• Aim of the task: In the material below, find each line that contains the word "period" and copy it.

══ Supplied entries ══

===== config.mk =====
export PLATFORM = sky130hd
export DESIGN_NAME = uart_tx_cts
export DESIGN_NICKNAME = d
export VERILOG_FILES = /design/src/rtl/uart_tx_cts.sv
export SDC_FILE = /design/constraint.sdc
export NUM_CORES = 1
export LEC_CHECK = 0
export BUFFER_PORTS_ARGS = -buffer_cell sky130_fd_sc_hd__clkbuf_2
export CAP_MARGIN = 20
export CORE_ASPECT_RATIO = 2
export CORE_MARGIN = 2
export CORE_UTILIZATION = 45
export DETAILED_ROUTE_END_ITERATION = 12
export GPL_TIMING_DRIVEN = 0
export PLACE_DENSITY = 0.6
export SYNTH_ARGS = -nofsm -noshare
export SYNTH_HDL_FRONTEND = slang
export SYNTH_SLANG_ARGS = --single-unit

===== constraint.sdc =====
create_clock -name clk -period 4.1 [get_ports clk]
set_input_delay 0.82 -clock clk [delete_from_list [all_inputs] [get_ports clk]]
set_output_delay 0.82 -clock clk [all_outputs]
set_load 0.01 [all_outputs]

===== src/rtl/uart_tx_cts.sv =====
module uart_tx_cts #(
  parameter int DEPTH = 8,
  parameter int OSR   = 16
) (
  input  logic       clk,
  input  logic       rst_n,
  input  logic       tick,
  input  logic       wr_en,
  input  logic [7:0] wr_data,
  input  logic       fifo_clr,
  input  logic       fifo_clr_en,
  input  logic [1:0] cfg_mode,
  input  logic       cfg_stop2,
  input  logic       cfg_par_en,
  input  logic       cfg_par_even,
  input  logic       cfg_brk,
  input  logic       cfg_tx_dis,
  input  logic       cfg_cts_flow,
  input  logic       cts_n,
  input  logic [1:0] irq_lvl,
  output logic       txd,
  output logic       all_sent,
  output logic       tx_irq,
  output logic       fifo_full
);

  localparam int AW = (DEPTH > 1) ? $clog2(DEPTH) : 1;
  localparam int CW = $clog2(DEPTH + 1);
  localparam int TW = (OSR > 1) ? $clog2(OSR) : 1;
  localparam int FW = 12;

  logic [7:0]    mem [DEPTH];
  logic [AW-1:0] rd_ptr, wr_ptr;
  logic [CW-1:0] count;
  logic          busy;
  logic [FW-1:0] sh;
  logic [3:0]    bits_left;
  logic [TW-1:0] tcnt;

  logic          clr, push, start, fifo_empty;
  logic [7:0]    head;
  logic          len7, par_bit;
  logic [FW-2:0] tail;
  logic [FW-1:0] frame;
  logic [3:0]    nbits;

  assign clr        = fifo_clr & fifo_clr_en;
  assign fifo_empty = (count == '0);
  assign fifo_full  = (count == CW'(DEPTH));
  assign push       = wr_en & ~fifo_full & ~clr;
  assign start      = tick & ~busy & ~fifo_empty & ~cfg_tx_dis & ~clr &
                      (~cfg_cts_flow | ~cts_n);
  assign all_sent   = fifo_empty & ~busy;

  always_comb begin
    case (irq_lvl)
      2'b00:   tx_irq = fifo_empty;
      2'b01:   tx_irq = (count <= CW'(DEPTH / 2));
      default: tx_irq = (count < CW'(DEPTH));
    endcase
  end

  always_comb begin
    head    = mem[rd_ptr];
    len7    = (cfg_mode == 2'b01);
    par_bit = (len7 ? ^head[6:0] : ^head) ^ ~cfg_par_even;
    tail    = '1;
    tail[6:0] = head[6:0];
    if (!len7) tail[7] = head[7];
    if (cfg_par_en) begin
      if (len7) tail[7] = par_bit;
      else      tail[8] = par_bit;
    end
    frame = {tail, 1'b0};
    nbits = 4'd10 - {3'b0, len7} + {3'b0, cfg_par_en} + {3'b0, cfg_stop2};
  end

  always_ff @(posedge clk) begin
    if (push) mem[wr_ptr] <= wr_data;
  end

  always_ff @(posedge clk or negedge rst_n) begin
    if (!rst_n) begin
      rd_ptr <= '0;
      wr_ptr <= '0;
      count  <= '0;
    end else if (clr) begin
      rd_ptr <= '0;
      wr_ptr <= '0;
      count  <= '0;
    end else begin
      if (push)  wr_ptr <= (wr_ptr == AW'(DEPTH - 1)) ? '0 : wr_ptr + 1'b1;
      if (start) rd_ptr <= (rd_ptr == AW'(DEPTH - 1)) ? '0 : rd_ptr + 1'b1;
      if (push && !start)      count <= count + 1'b1;
      else if (start && !push) count <= count - 1'b1;
    end
  end

  always_ff @(posedge clk or negedge rst_n) begin
    if (!rst_n) begin
      busy      <= 1'b0;
      sh        <= '1;
      bits_left <= '0;
      tcnt      <= '0;
    end else if (start) begin
      busy      <= 1'b1;
      sh        <= frame;
      bits_left <= nbits;
      tcnt      <= '0;
    end else if (busy && tick) begin
      if (tcnt == TW'(OSR - 1)) begin
        tcnt      <= '0;
        sh        <= {1'b1, sh[FW-1:1]};
        bits_left <= bits_left - 1'b1;
        if (bits_left == 4'd1) busy <= 1'b0;
      end else begin
        tcnt <= tcnt + 1'b1;
      end
    end
  end

  always_ff @(posedge clk or negedge rst_n) begin
    if (!rst_n) txd <= 1'b1;
    else        txd <= cfg_brk ? 1'b0 : (busy ? sh[0] : 1'b1);
  end

  AST_NO_OVERFLOW: assert property (@(posedge clk) disable iff (!rst_n)
    count <= CW'(DEPTH));
  AST_BREAK_LOW: assert property (@(posedge clk) disable iff (!rst_n)
    $past(cfg_brk) |-> !txd);
  AST_DIS_HOLD: assert property (@(posedge clk) disable iff (!rst_n)
    (!busy && cfg_tx_dis) |=> !busy);
  AST_CTS_HOLD: assert property (@(posedge clk) disable iff (!rst_n)
    (!busy && cfg_cts_flow && cts_n) |=> !busy);
  AST_START_HAS_DATA: assert property (@(posedge clk) disable iff (!rst_n)
    $rose(busy) |-> $past(count) != '0);
  AST_CLR_EMPTIES: assert property (@(posedge clk) disable iff (!rst_n)
    (fifo_clr && fifo_clr_en) |=> all_sent || busy);

endmodule


==> summary.txt <==
Fraction of layout cells with a size suffix above 1: 23.9%
N_diodes: 0
First-iteration detailed-routing DRC count: 88
Peak supply drop: 0.264 mV
Gr ovfl total: 0
Met1 usage: 19.6%
Max-Slew Margin vs Limit: 34.9%
Async SR Flop Fraction: 31.9%
Gate power share: 21.3%
Minimum clock period: 2.79 ns
Port Buffers: 28
Cells after synthesis: 297
Vias post-DR: 2477
Compound-Gate Fraction of Synth Area: 4.93%
Final HPWL DP: 5940 microns
Maximum root-to-sink buffer count: 2
Yosys top cell by area: edfxtp_1
Post-CTS setup buffer count: 0
Final setup viols: 0
DIE HEIGHT: 142 microns
Register clock-pin slew on the reported worst setup and hold paths: 0.07 ns
Worst Path Class, Setup: reg -> reg
Max cap viols: 0
Clock Power Share: 30.0%
Initial core utilization: 46.0%
Fill count: 832
Most frequent cells after synthesis: edfxtp_1 (64), nor2_1 (26), nand2_1 (23)
Share of the synthesized area in the top cell type: 45.1%
First-pass GRT wire length: 13300 microns
Routability cong.: 0.770
Power Density: 554 nW/um^2
Top post-synthesis cells by area: edfxtp_1 (45%), dfrtp_1 (11%), mux4_2 (6.9%)
CP max FO: 8
Unrepaired setup endpoints after global routing: no
Antenna violations before repair: 0
Largest net degree at the start of global routing: 31
Fin Clk Skew: 0.00570 ns
Crit-path max cell delay: 0.59 ns
Clk_lat worst skew: 0.34 ns
Mux contribution to synthesized area: 12.8%
Design area: 4840 sq um
Seq cells post-synth: 94
Met3 usage in global routing: 4.05%
Fin crit share: 68.1%
Post_cts resized: 0
WL final: 8190 microns
Crit path max-delay cell type: or4_1
WL/cell: 18.3 microns
Area of the core: 9260 sq um
Cell Count, Final, Fillers Out: 447
CTS H-tree lvls: 3
GRT Total Usage: 17.5%
WP data arrival: 3.01 ns
Distinct cells, synth: 45
Rows: 50
Grt peak-use layer: met2
Count leader, synth: edfxtp_1
Die area: 10300 sq um
Seq pwr share: 48.7%
Critical path, cell by cell: or4_1 > nand4_1 > nand2_1 > ha_1 > a21o_1 > a21oi_1 > nand3_1 > o31ai_1 > xnor2_1 > nor2_1
CTS Hold Buffers Added: 0
Root buf cell: clkbuf_16
Placed cell area: 4550 sq um
Post-synthesis simple-gate area fraction: 8.98%
Worst Path Required: 4.31 ns
TritonRoute pass-1 iters: 4
TritonCTS Buffers: 9
Die width: 72.8 microns
Hold Path Class: reg -> reg
FF+latch area: 2690 sq um
Slew @ Worst Pin: 0.972 ns
CTS tree: yes
Met2 Track Usage GR: 31.7%
Xor-xnor portion of the synthesized cell area: 3.61%
Worst setup SP type: flip-flop
WHS: 0.466 ns
Crit end category: flip-flop
EDFF count, synth: 64
Avg Inst Size Synth: 14.4 sq um
Net Sw Frac: 29.3%
Internal power: 0.00189 W
Status: finished, final reports clean
Post-route setup TNS: 0 ns
Synth Area in Adders: 4.23%
I/O pin cnt: 29
Synthesized area: 4260 sq um
Slew Viols, Final: 0
Post-route ant nets: 0
Net count, final: 376
Vias/cell: 5.54
Clock sinks: 94
Vias in the first global route: 2577
P&R area growth vs syn: 13.4%
Final Hold Fails: 0
Sequential area share after synthesis: 63.0%
Drt drc: 0
Fmax: 358 MHz
P_sw: 0.000786 W
Placed cells: 431
Leakage power: 1.80 nW
Multi-input gate area: 1470 sq um
YS warnings: 0
Syn nets: 335
Primary FF master, synth: edfxtp_1
Largest family of logic cells by synthesized area: multiplexers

═══

• Result of this task:
create_clock -name clk -period 4.1 [get_ports clk]
Minimum clock period: 2.79 ns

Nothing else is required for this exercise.